LovelyBuggies commented 4 years ago

@lukasheinrich Thanks for your suggestions, I will dive into pyhf and see whether it is proper for the functionality in hist.

henryiii commented 4 years ago

This is two separate issues: Shortcuts for easy interaction, and adaptors/integration into other packages (which could also be called shortcuts). In general, we should be able to implement some of them / many of them without adding a dependency on the package, though we will have to be careful when we do.

henryiii commented 4 years ago

I think we should focus on how to "feed" our histograms to these other packages. Maybe come up with a standard histogram API? Then boost-histogram (and maybe others, like Physt) could also support it.

lukasheinrich commented 4 years ago

One thing that might be important for all but the most simple clients is feeding a structured set of histograms.

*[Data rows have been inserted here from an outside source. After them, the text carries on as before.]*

[config.mk]
export PLATFORM = sky130hd
export DESIGN_NAME = ps2_key_decoder
export DESIGN_NICKNAME = d
export VERILOG_FILES = /design/src/rtl/ps2_pkg.sv /design/src/rtl/ps2_event_fifo.sv /design/src/rtl/ps2_key_decoder.sv
export SDC_FILE = /design/constraint.sdc
export NUM_CORES = 1
export LEC_CHECK = 0
export BUFFER_PORTS_ARGS = -buffer_cell sky130_fd_sc_hd__buf_4
export CELL_PAD_IN_SITES_DETAIL_PLACEMENT = 1
export CELL_PAD_IN_SITES_GLOBAL_PLACEMENT = 1
export CORE_UTILIZATION = 52
export DETAILED_ROUTE_END_ITERATION = 7
export PLACE_DENSITY = 0.75
export SYNTH_ARGS = -nofsm -noshare
export SYNTH_HDL_FRONTEND = slang
export SYNTH_SLANG_ARGS = --single-unit
[constraint.sdc]
create_clock -name Clk -period 4 [get_ports Clk]
set_clock_uncertainty 0.15 [all_clocks]
set_input_delay 0.8 -clock Clk [delete_from_list [all_inputs] [get_ports Clk]]
set_output_delay 0.8 -clock Clk [all_outputs]
set_load 0.03 [all_outputs]
[src/rtl/ps2_pkg.sv]
// PS/2 key decoder shared types: FSM states, prefix bytes, event layout
// and the scancode -> action-bit map.
package ps2_pkg;

  typedef enum logic [1:0] {
    ST_IDLE,
    ST_DATA,
    ST_PARITY,
    ST_STOP
  } ps2_state_t;

  localparam logic [7:0] PS2_PFX_EXT = 8'hE0;
  localparam logic [7:0] PS2_PFX_BRK = 8'hF0;
  localparam int         N_ACT       = 5;
  localparam int         EV_W        = 10;

  typedef struct packed {
    logic [7:0] code;
    logic       ext;
    logic       brk;
  } ps2_ev_t;

  // One-hot action bit for a scancode; all zero when the code is unmapped.
  function automatic logic [N_ACT-1:0] act_match(input logic [7:0] code);
    logic [N_ACT-1:0] m;
    m = '0;
    case (code)
      8'h4D:   m[0] = 1'b1;
      8'h2A:   m[1] = 1'b1;
      8'h22:   m[2] = 1'b1;
      8'h4B:   m[3] = 1'b1;
      8'h4C:   m[4] = 1'b1;
      default: m = '0;
    endcase
    return m;
  endfunction

endpackage

[src/rtl/ps2_event_fifo.sv]
// First-word-fall-through event FIFO. Status flags come from a registered
// occupancy count, so a write shows up on empty the cycle after it lands.
module ps2_event_fifo #(
  parameter int WIDTH = 10,
  parameter int DEPTH = 8
) (
  input  logic             Clk,
  input  logic             Reset,
  input  logic             push,
  input  logic [WIDTH-1:0] wr_data,
  input  logic             pop,
  output logic [WIDTH-1:0] rd_data,
  output logic             full,
  output logic             empty
);

  localparam int AW = $clog2(DEPTH);
  localparam logic [AW:0] FULL_CNT = DEPTH[AW:0];

  logic [WIDTH-1:0] mem [DEPTH];
  logic [AW-1:0]    wr_ptr, rd_ptr;
  logic [AW:0]      count;
  logic             do_push, do_pop;

  assign full    = (count == FULL_CNT);
  assign empty   = (count == '0);
  assign do_pop  = pop & ~empty;
  // A full FIFO still takes a write when the head leaves in the same cycle.
  assign do_push = push & (~full | do_pop);
  assign rd_data = mem[rd_ptr];

  // Storage array; contents are don't-care until the count covers them.
  always_ff @(posedge Clk) begin
    if (do_push) mem[wr_ptr] <= wr_data;
  end

  // Pointers and occupancy.
  always_ff @(posedge Clk or posedge Reset) begin
    if (Reset) begin
      wr_ptr <= '0;
      rd_ptr <= '0;
      count  <= '0;
    end else begin
      if (do_push) wr_ptr <= wr_ptr + AW'(1);
      if (do_pop)  rd_ptr <= rd_ptr + AW'(1);
      count <= count + {{AW{1'b0}}, do_push} - {{AW{1'b0}}, do_pop};
    end
  end

endmodule

[src/rtl/ps2_key_decoder.sv]
// PS/2 keyboard receiver: synchronises the raw lines, deframes 11-bit
// frames, folds E0/F0 prefixes into flags, queues events and tracks a
// held/pulse bitmap for mapped keys.
// Build option: define PS2_PARITY_CHECK_EN to reject frames with bad odd parity.
module ps2_key_decoder
  import ps2_pkg::*;
#(
  parameter int SYNC_STAGES = 2,
  parameter int TIMEOUT_CYC = 50000,
  parameter int FIFO_DEPTH  = 8
) (
  input  logic             Clk,
  input  logic             Reset,
  input  logic             ps2_clk,
  input  logic             ps2_data,
  output logic             ev_valid,
  input  logic             ev_ready,
  output logic [7:0]       ev_code,
  output logic             ev_ext,
  output logic             ev_brk,
  output logic [N_ACT-1:0] act_held,
  output logic [N_ACT-1:0] act_pulse,
  output logic             frame_err,
  output logic             overflow
);

  localparam int TW = $clog2(TIMEOUT_CYC + 2);

  logic [SYNC_STAGES-1:0] clk_sync, dat_sync;
  logic                   clk_s, dat_s, clk_d, fall;
  ps2_state_t             state, state_nx;
  logic [2:0]             bit_cnt;
  logic [7:0]             shreg;
  logic                   par_q, par_ok;
  logic [TW-1:0]          tmo;
  logic                   tmo_hit, frame_ok, frame_bad;
  logic                   byte_vld;
  logic [7:0]             byte_q;
  logic                   ext_f, brk_f, is_ext, is_brk, push;
  logic [N_ACT-1:0]       act_hit;
  logic                   fifo_full, fifo_empty;
  logic [EV_W-1:0]        fifo_rd;
  ps2_ev_t                wr_ev, head;

  // Synchronisers idle high, matching released open-collector lines.
  always_ff @(posedge Clk or posedge Reset) begin
    if (Reset) begin
      clk_sync <= '1;
      dat_sync <= '1;
      clk_d    <= 1'b1;
    end else begin
      clk_sync <= {clk_sync[SYNC_STAGES-2:0], ps2_clk};
      dat_sync <= {dat_sync[SYNC_STAGES-2:0], ps2_data};
      clk_d    <= clk_s;
    end
  end

  assign clk_s   = clk_sync[SYNC_STAGES-1];
  assign dat_s   = dat_sync[SYNC_STAGES-1];
  assign fall    = clk_d & ~clk_s;
  assign tmo_hit = (tmo == TW'(TIMEOUT_CYC));

`ifdef PS2_PARITY_CHECK_EN
  assign par_ok = ^{shreg, par_q};
`else
  assign par_ok = 1'b1;
`endif

  // FSM state register.
  always_ff @(posedge Clk or posedge Reset) begin
    if (Reset) state <= ST_IDLE;
    else       state <= state_nx;
  end

  // Frame sequencing; a stalled partial frame is abandoned as an error.
  always_comb begin
    state_nx  = state;
    frame_ok  = 1'b0;
    frame_bad = 1'b0;
    if (fall) begin
      case (state)
        ST_IDLE:   if (!dat_s) state_nx = ST_DATA;
        ST_DATA:   if (bit_cnt == 3'd7) state_nx = ST_PARITY;
        ST_PARITY: state_nx = ST_STOP;
        ST_STOP: begin
          state_nx = ST_IDLE;
          if (dat_s && par_ok) frame_ok  = 1'b1;
          else                 frame_bad = 1'b1;
        end
        default:   state_nx = ST_IDLE;
      endcase
    end else if (state != ST_IDLE && tmo_hit) begin
      state_nx  = ST_IDLE;
      frame_bad = 1'b1;
    end
  end

  // Bit capture and inter-edge timeout counter.
  always_ff @(posedge Clk or posedge Reset) begin
    if (Reset) begin
      bit_cnt <= '0;
      shreg   <= '0;
      par_q   <= 1'b0;
      tmo     <= '0;
    end else begin
      if (state == ST_IDLE || fall) tmo <= '0;
      else                          tmo <= tmo + TW'(1);
      if (fall) begin
        case (state)
          ST_IDLE:   bit_cnt <= '0;
          ST_DATA: begin
            shreg   <= {dat_s, shreg[7:1]};
            bit_cnt <= bit_cnt + 3'd1;
          end
          ST_PARITY: par_q <= dat_s;
          default:   ;
        endcase
      end
    end
  end

  // Accepted byte is handled one cycle after the stop edge.
  always_ff @(posedge Clk or posedge Reset) begin
    if (Reset) begin
      byte_vld  <= 1'b0;
      byte_q    <= '0;
      frame_err <= 1'b0;
    end else begin
      byte_vld  <= frame_ok;
      frame_err <= frame_bad;
      if (frame_ok) byte_q <= shreg;
    end
  end

  assign is_ext = (byte_q == PS2_PFX_EXT);
  assign is_brk = (byte_q == PS2_PFX_BRK);
  assign push   = byte_vld & ~is_ext & ~is_brk;

  // Prefix flags accumulate until a real scancode consumes them.
  always_ff @(posedge Clk or posedge Reset) begin
    if (Reset) begin
      ext_f <= 1'b0;
      brk_f <= 1'b0;
    end else if (frame_bad) begin
      ext_f <= 1'b0;
      brk_f <= 1'b0;
    end else if (byte_vld) begin
      if (is_ext)      ext_f <= 1'b1;
      else if (is_brk) brk_f <= 1'b1;
      else begin
        ext_f <= 1'b0;
        brk_f <= 1'b0;
      end
    end
  end

  assign wr_ev = '{code: byte_q, ext: ext_f, brk: brk_f};

  ps2_event_fifo #(
    .WIDTH (EV_W),
    .DEPTH (FIFO_DEPTH)
  ) u_fifo (
    .Clk     (Clk),
    .Reset   (Reset),
    .push    (push),
    .wr_data (wr_ev),
    .pop     (ev_ready),
    .rd_data (fifo_rd),
    .full    (fifo_full),
    .empty   (fifo_empty)
  );

  // Dropped-event pulse: full with no simultaneous drain.
  always_ff @(posedge Clk or posedge Reset) begin
    if (Reset) overflow <= 1'b0;
    else       overflow <= push & fifo_full & ~(ev_ready & ~fifo_empty);
  end

  assign head     = ps2_ev_t'(fifo_rd);
  assign ev_valid = ~fifo_empty;
  assign ev_code  = ev_valid ? head.code : 8'h00;
  assign ev_ext   = ev_valid & head.ext;
  assign ev_brk   = ev_valid & head.brk;

  assign act_hit = act_match(byte_q);

  for (genvar g = 0; g < N_ACT; g++) begin : g_act
    logic held_r, pulse_r;
    // Per-action held level; pulse only on the 0->1 make, not on repeats.
    always_ff @(posedge Clk or posedge Reset) begin
      if (Reset) begin
        held_r  <= 1'b0;
        pulse_r <= 1'b0;
      end else begin
        pulse_r <= 1'b0;
        if (push && !ext_f && act_hit[g]) begin
          if (brk_f) held_r <= 1'b0;
          else begin
            held_r  <= 1'b1;
            pulse_r <= ~held_r;
          end
        end
      end
    end
    assign act_held[g]  = held_r;
    assign act_pulse[g] = pulse_r;
  end

endmodule

==> run metrics, run 1 <==
finished layout cell area about 0.0071 sq mm; FF+latch count, synth around 150; Worst Setup End Kind primary output; CTS H-tree depth 4; DRC 0; clk sink count roughly 150; I/O Pins 28; starting density of the core ~54%; post-CTS setup buffer count 0; CP arrival approximately 2.3 ns; number of core rows 39; hold path endpoint clk_sync[1]; clock slew seen by the registers of the worst setup and hold paths 0.06 ns; R2R Setup Slk 1.31 ns; post-cts hold buffer count 0; Cell Chain, Critical Path mux4_2 > a22o_1 > buf_4; remaining antenna violation count 0; Final Hold Fails 0; placed cell areas roughly 0.0065 sq mm; Post-Route WL 11,760 microns; TritonCTS clock tree done; hpwl dp 7965 microns; Pre-Repair DR Iteration Count 4; Total GRT Usage a little over a fifth; Worst Hold Depth 0; count of input and output buffers 27; largest net degree at the start of global routing 25; max_cap viols 0; final number of setup-violating endpoints 0; CTS Buf Count 17; Main synth FF type edfxtp_1; mapped cell area just over 0.006 sq mm; status finished clean; n_diodes 0; Fmax between 300 and 400 MHz; antenna violations before repair 0; Fillers ~1,100; placed insts 556; gp weighted congestion 0.7176; worst r2r dst u_fifo.mem[6][6]; first-pass GRT wire length roughly 20,000 microns; Worst slew margin 30.77%; Mapped Nets around 420; nets roughly 460; core box area between 0.01 and 0.015 sq mm; PostCTS Resize Cnt 0; Die ar. around 0.012 sq mm; Clock Latency Late Sink between 0.4 and 0.5 ns; Layout Cells excl Fill 588; max-slew violations 0; total number of vias approximately 3,400; Vias per Instance 5.706; worst path required time 3.05 ns; startpoint types flop; Hold Crit Class reg -> reg; worst r2r path cells 5; layout cells sized above 1 between 20% and 30%; RSZ-0062 raised after global routing false; Leakage between 2 and 3 nW; Die Ht approximately 110 microns; hold_ws just over 0.2 ns; DR iter-0 viols 166; EDFF count, synth 80; register area share after synthesis between 60% and 70%; CP max-delay cell dfrtp_1; grt ovf 0; Peak VDD IR 0.4002 mV; slowest stage delay, CP 1.03 ns; minimum clock period between 3 and 4 ns; Yosys warnings 0; Synth Area per Inst 15.58 sq um; DIE WIDTH 110.7 microns; Final period util between 80% and 90%; Netlist cell types 43; vias in the first global route around 3,700; Cells after Synth about 400; area grow syn2layout 15.72%; worst r2r src byte_q[2]; crit-path max FO 22; Root Buffer clkbuf_16; CTS max path bufs 2; fraction of registers with async set/reset 45.58%; Worst Hold Launch clk_sync[0]; overall power around 5.0 mW; Power Dens Cells 704.1 mW/mm^2; Crit Path Class reg -> out; WL/cell approximately 20 microns; worst-margin pin slew slightly above 1 ns; Final TNS setup 0 ns
layout by cell type, fill, tap and decap left out, types with 2 or more instances in the layout:
master,instances
bufinv_16,3
dfstp_2,5
a21oi_1,5
nor3b_1,3
nand3_1,12
o31ai_1,5
nor2_1,18
o21ai_0,11
clkinvlp_4,4
nand4_1,5
mux2_2,18
nor4b_2,2
a22o_1,10
clkbuf_16,17
xnor2_1,14
nor2b_1,4
nand3b_1,2
mux4_2,20
buf_4,39
a21o_1,2
ha_1,17
nor4b_1,2
nand2b_1,5
nand2_1,12
nor3_1,9
edfxtp_1,80
inv_1,21
nor4_1,9
inv_6,2
dfrtp_1,62
clkinv_2,4
or3_1,3
xor2_1,3
a32o_1,2
worst max-delay path: cells and delay by family (launching register included):
family	cells	cell delay (ns)
multiplexers	1	0.42
buffers and inverters	1	0.17
flip-flops	1	1.03
AO/OA/AOI/OAI	1	0.25
worst max-delay path by stage:
stage,start,to,slack [ns],cells past startpoint
after floorplan,ev_ready,u_fifo.mem[4][0],1.14,4
after CTS,u_fifo.rd_ptr[1],ev_code[0],0.70,3
final,u_fifo.rd_ptr[1],ev_code[7],0.75,3
after global placement,u_fifo.rd_ptr[1],ev_code[3],1.23,3
after detailed placement,u_fifo.rd_ptr[1],ev_code[7],1.16,3
after global routing,u_fifo.rd_ptr[1],ev_code[0],0.66,3
logic make-up (layout without fill, tap and decap cells):
kind of cell | count (synthesis) | in the layout | share of synthesized area [%]
xor+xnor | 17 | 17 | 2.426
simple gates | 94 | 94 | 8.724
fa+ha+maj | 18 | 18 | 3.791
mux | 39 | 39 | 10.80
buf+inv | 42 | 93 | 3.404
compound gates | 37 | 37 | 4.301
flops | 147 | 147 | 66.55
report_power, final:
group          switching (mW)  total [mW]  internal (mW)  leakage [nW]
sequential              0.294        2.14           1.85          1.61
clock                   0.601        1.59          0.994         0.286
combinational           0.662        1.27          0.606         0.918
total                    1.56        5.00           3.45          2.81
cell usage after synthesis, types with 2 or more instances:
| library cell | number | area (sq um) |
|---|---|---|
| edfxtp_1 | 80 | 2402 |
| dfrtp_1 | 62 | 1551 |
| inv_1 | 22 | 82.58 |
| mux4_2 | 20 | 450.4 |
| mux2_2 | 18 | 202.7 |
| nor2_1 | 18 | 67.56 |
| ha_1 | 17 | 212.7 |
| xnor2_1 | 14 | 122.6 |
| nand2_1 | 12 | 45.04 |
| nand3_1 | 12 | 60.06 |
| buf_4 | 11 | 82.58 |
| o21ai_0 | 11 | 55.05 |
| a22o_1 | 10 | 87.58 |
| nor4_1 | 10 | 62.56 |
| nor3_1 | 9 | 45.04 |
| a21oi_1 | 5 | 25.02 |
| dfstp_2 | 5 | 131.4 |
| nand2b_1 | 5 | 31.28 |
| nand4_1 | 5 | 31.28 |
| o31ai_1 | 5 | 37.54 |
| clkbuf_1 | 4 | 15.01 |
| nor2b_1 | 4 | 25.02 |
| nor4b_1 | 4 | 35.03 |
| nor3b_1 | 3 | 22.52 |
| or3_1 | 3 | 18.77 |
| xor2_1 | 3 | 26.28 |
| a21o_1 | 2 | 15.01 |
| a32o_1 | 2 | 20.02 |
| buf_1 | 2 | 7.510 |
| buf_2 | 2 | 10.01 |
| nand3b_1 | 2 | 15.01 |
routing by layer:
| metal | part of all wire (%) | routed length, microns | GRT usage (%) |
|---|---|---|---|
| met5 | 0 | 0 | 0 |
| met4 | 1.8 | 215 | 10.04 |
| met3 | 2.7 | 314 | 4.483 |
| met2 | 55 | 6434 | 37.89 |
| met1 | 41 | 4797 | 24.83 |
metrics by stage:
| stage | util (%) | worst slack [ns] |
|---|---|---|
| after global placement | 56.70 | 1.225 |
| after CTS | 61.94 | 0.6957 |
| after floorplan | - | 1.139 |
| after detailed placement | 56.70 | 1.163 |
| after global routing | 61.94 | 0.6629 |
| final | 61.94 | 0.7530 |
cell type report:
type,count,area (sq um),area share (%)
clock buffers,19,442.9,6.236
inverters,22,82.58,1.163
repair buffers,39,292.8,4.122
well taps,143,178.9,2.519
clock inverters,13,157.7,2.219
flip-flops and latches,147,4085,57.51
multi-input cells,205,1863,26.23
registers in the layout, summed over array words and instances, names as in the netlist, 2 cells and up:
register	count
u_fifo.mem	80
u_fifo.wr_ptr	3
u_fifo.rd_ptr	3
dat_sync	2
bit_cnt	3
tmo	16
state	2
g_act.held_r	5
clk_sync	2
shreg	8
u_fifo.count	4
g_act.pulse_r	5
byte_q	8
(Power assumes the default switching activity.)
==> inputs of run 2 (changes only) <==
- clock period: 4 -> 3.2 ns (I/O delays scaled with it)
==> run 2 against run 1 <==
  * Total power rose by 24%
  * Count of clock-buffer cells in the layout rose by 1
  * Hold slack got worse by 0.023 ns
  * Clock power rose by 21%
  * Critical path depth rose by 2
  * First-iteration DRC count fell by 7.2%
  * Global-route usage rose by 0.81 points
  * Flip-flop and latch count did not move
  * Die area did not move
  * Register-to-register slack got worse by 0.62 ns
  * Setup slack got worse by 0.63 ns
  * Largest power group unchanged
  * Highest routed layer unchanged
==> run metrics, run 2 (synthesized netlist as in run 1, its figures left out) <==
Post-Place Worst Slack 0.5248 ns (-0.6383 ns); Die Ht 110.7 microns (unchanged); post-cts hold buffer count 0 (unchanged); Total GRT Usage 22.20% (+0.81 points); CTS max path bufs 2 (unchanged); worst r2r dst u_fifo.count[2]; grt ovf 0 (unchanged); placed cell areas 0.006502 sq mm (unchanged); RSZ-0062 raised after global routing false; CP top delay family compound AO/OA/AOI/OAI gates; Pre-Repair DR Iteration Count 5 (+1); Power Dens Cells 876.0 mW/mm^2 (+24%); post-CTS setup buffer count 0 (unchanged); I/O Pins 28 (unchanged); crit-path max FO 10 (-55%); clk sink count 147 (unchanged); Worst Hold Depth 1 (+1); Fillers 1,063 (+0.85%); WL/cell 20.72 microns (+3.6%); fin util 61.67% (-0.27 points); Peak VDD IR 0.5884 mV (+47%); CTS Buf Count 17 (unchanged); Fmax 324.7 MHz; total number of vias 3,365 (+0.30%); CP max-delay cell a21oi_1; number of core rows 39 (unchanged); startpoint types flop; Leakage 2.794 nW (-0.59%); Biggest register u_fifo.mem; minimum clock period roughly 3.1 ns; largest registers u_fifo.mem: 80 flops, tmo: 16 flops; Root Buffer clkbuf_16; Final Hold Fails 0 (unchanged); most frequent cells in the layout edfxtp_1, dfrtp_1, buf_4; finished layout cell area 0.007072 sq mm (-0.44%); first-pass GRT wire length 20,220 microns (+3.8%); clock slew seen by the registers of the worst setup and hold paths 0.06 ns (about the same); hold path endpoint clk_sync[0]; max reg flops 80 (unchanged); Cell Chain, Critical Path inv_1 > ha_1 > a21oi_1 > a22o_1 > buf_4; DIE WIDTH 110.7 microns (unchanged); n_diodes 0 (unchanged); CP Launch Point u_fifo.count[2]; worst path required time 2.41 ns (-0.64 ns); Die ar. 0.01224 sq mm (unchanged); DR iter-0 viols 154 (-7.2%); count of input and output buffers 27 (unchanged); max_cap viols 0 (unchanged); Worst slew margin 31.57% (+0.80 points); remaining antenna violation count 0 (unchanged); status finished clean; Worst Setup End Kind primary output; commonest non-fill, non-tap cell in the layout edfxtp_1; TritonCTS clock tree done; Worst Hold Launch ps2_clk; DRC 0 (unchanged); vias in the first global route 3,719 (-0.72%); Hold Crit Class in -> reg; CP arrival 2.29 ns (about the same); Vias per Instance 5.733 (+0.47%); worst path buffer plus inverter count 2 (+1); slowest stage delay, CP 0.79 ns (-0.24 ns); largest net degree at the start of global routing 68 (+170%); Post-Route WL 12,160 microns (+3.4%); gp weighted congestion 0.7483 (+4.3%); final number of setup-violating endpoints 0 (unchanged); worst r2r src byte_q[3]; max-slew violations 0 (unchanged); starting density of the core 53.53% (unchanged); R2R Setup Slk 0.69 ns (-0.62 ns); hpwl dp 7848 microns (-1.5%); Setup WS post-layout 0.1201 ns (-0.6329 ns); Final period util a little over nine tenths; PostCTS Resize Cnt 0 (unchanged); worst r2r path cells 8 (+3); nets 455 (unchanged); worst-margin pin slew 1.026 ns (-0.01207 ns); core box area 0.01147 sq mm (unchanged); CTS H-tree depth 4 (unchanged); Clock Latency Late Sink 0.41 ns (about the same); Final TNS setup 0 ns (unchanged); layout cells sized above 1 26.80% (-0.61 points); antenna violations before repair 0 (unchanged); Crit Path Class reg -> out; area grow syn2layout 15.21%; hold_ws 0.1814 ns (-0.02308 ns)
-- run 2: cell count changes in the layout (fill, tap and decap cells not counted), sizes merged --
| cell | previous run | this run |
|---|---|---|
| clkinv | 4 | 5 |
| clkbuf | 19 | 20 |
| bufinv | 3 | 2 |
| inv | 24 | 22 |
-- run 2: how the worst max path moves through the flow --
| stage | end | cells past startpoint |
|---|---|---|
| after floorplan | u_fifo.mem[4][0] | 4 |
| after global placement | ev_code[6] | 5 |
| after detailed placement | ev_code[6] | 5 |
| after CTS | ev_code[6] | 5 |
| after global routing | ev_code[1] | 5 |
| final | ev_code[6] | 5 |
-- run 2: layout make-up --
class	count	area [sq um]	area share [%]
Clock buffer	20	456.7	6.458
Clock inverter	11	112.6	1.592
Inverter	22	82.58	1.168
Multi-Input combinational cell	205	1863	26.34
Sequential cell	147	4085	57.77
Tap cell	143	178.9	2.530
Timing Repair Buffer	39	292.8	4.140
-- run 2: layer usage --
metal / up-vias / track usage (%) / routed length [microns]
met1: 1750 / 28.46 / 5287
met2: 52 / 36.73 / 6276
met4: 0 / 8.000 / 232
met5: - / 0 / 0
met3: 17 / 5.741 / 366
li1: 1546 / - / -
-- run 2: where the power goes --
part | switching (mW) | leakage, nW | internal [mW]
sequential | 0.316 | 1.61 | 2.31
clock | 0.744 | 0.269 | 1.17
combinational | 0.896 | 0.918 | 0.758
total | 1.96 | 2.79 | 4.24
-- run 2: stage by stage --
stage / std cells / total power, mW
after CTS: 587 / 6.264
after global placement: 556 / 4.212
after global routing: 587 / 6.520
after floorplan: 394 / 3.775
after detailed placement: 556 / 4.339
final: 587 / 6.195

I started some work along those lines with @jpivarski with histbook and the idea of a "book" / nest-able structure of histograms would be useful. cc @matthewfeickert @kratsg

LovelyBuggies commented 4 years ago

@lukasheinrich An initiative concerning 'nest' was put forward here.

HDembinski commented 4 years ago

What exactly is the problem with iminuit's interface? What is not pythonic enough about it? iminuit has little in common with the interface of C++ MINUIT, it is pretty pythonic already.

HDembinski commented 4 years ago

Besides, if you like scipy.optimize.minimize, you may also like https://iminuit.readthedocs.io/en/latest/reference.html#iminuit.minimize

HDembinski commented 4 years ago

@lukasheinrich boost-histogram supports integer and category axes, which can be used to bundle histograms together. I use these axes to have a common histogram with signal, background, different data subsets, etc. What can histbook do that boost-histogram with these axes cannot do?

HDembinski commented 4 years ago

@LovelyBuggies I disagree with your initial list of "shortcomings". GPU support is not a problem, it is a feature. Any package that supports the GPU should also fall back to CPU computing when GPUs are not available, of course, like numba and jax.

I hope you got from my previous comment that we cannot replace iminuit with scipy.optimize.

"We expect a less dependent, more pythonic solution for common use." Having well-justified dependencies is ok, if they can be loaded from PyPI and installed automatically. jax and jupyter are high-quality software and they depend on a gazillion of other packages.

LovelyBuggies commented 4 years ago

@HDembinski Thanks for the correction! Looks like I misunderstand them: integrating iminuit to Hist is feasible and reasonable.

lukasheinrich commented 4 years ago

@HDembinski yes some of these axes types are perfectly suitable. Would 'jagged' data work as well? Consider this case: 2 phase phase region (one has data, bkg histoograms with 10 bins), the other has [data, signal, bkg] histograms with 5 bins

2 event categodies    / \
                     /   \ 
   2 samples      / |   / | \    3 samples
                 /  |  /  |  \
     10 bins     |  |  |  |   |    5 bins
LovelyBuggies commented 4 years ago

@henryiii I have some tries and make a new demo concerning this topic HERE :)

LovelyBuggies commented 4 years ago

We can encapsulate the work into funcs like h.to_numpy(), e.g., h.to_aghast(), h.to_mplhep(), h.to_root(), etc.